## What is expected:
Please return every line of the records that contains the word "OpenROAD".

(Saved entries)
>>>

==> /design/flow/run.sh <==
#!/bin/bash
# OpenROAD 26Q1-2900-gdf79404cd8, Yosys 0.63+post, stock flow scripts
make -C /OpenROAD-flow-scripts/flow DESIGN_CONFIG=/design/flow/config.mk WORK_HOME=/design/flow/orfs finish
==> /design/flow/config.mk <==
export PLATFORM = sky130hd
export DESIGN_NAME = cmp4bit
export DESIGN_NICKNAME = cmp4bit
export VERILOG_FILES = /design/flow/design.v
export SDC_FILE = /design/flow/constraint.sdc
export NUM_CORES = 4
export LEC_CHECK = 1
export CORE_AREA = 10 10 70 70
export DIE_AREA = 0 0 80 80
==> /design/flow/constraint.sdc <==
current_design cmp4bit

set clk_period 2.4
set clk_io_pct 0.2

create_clock -name clk0 -period $clk_period

set non_clock_inputs [all_inputs -no_clocks]
set_input_delay [expr $clk_period * $clk_io_pct] -clock clk0 $non_clock_inputs
set_output_delay [expr $clk_period * $clk_io_pct] -clock clk0 [all_outputs]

<<<

## Response:
# OpenROAD 26Q1-2900-gdf79404cd8, Yosys 0.63+post, stock flow scripts
make -C /OpenROAD-flow-scripts/flow DESIGN_CONFIG=/design/flow/config.mk WORK_HOME=/design/flow/orfs finish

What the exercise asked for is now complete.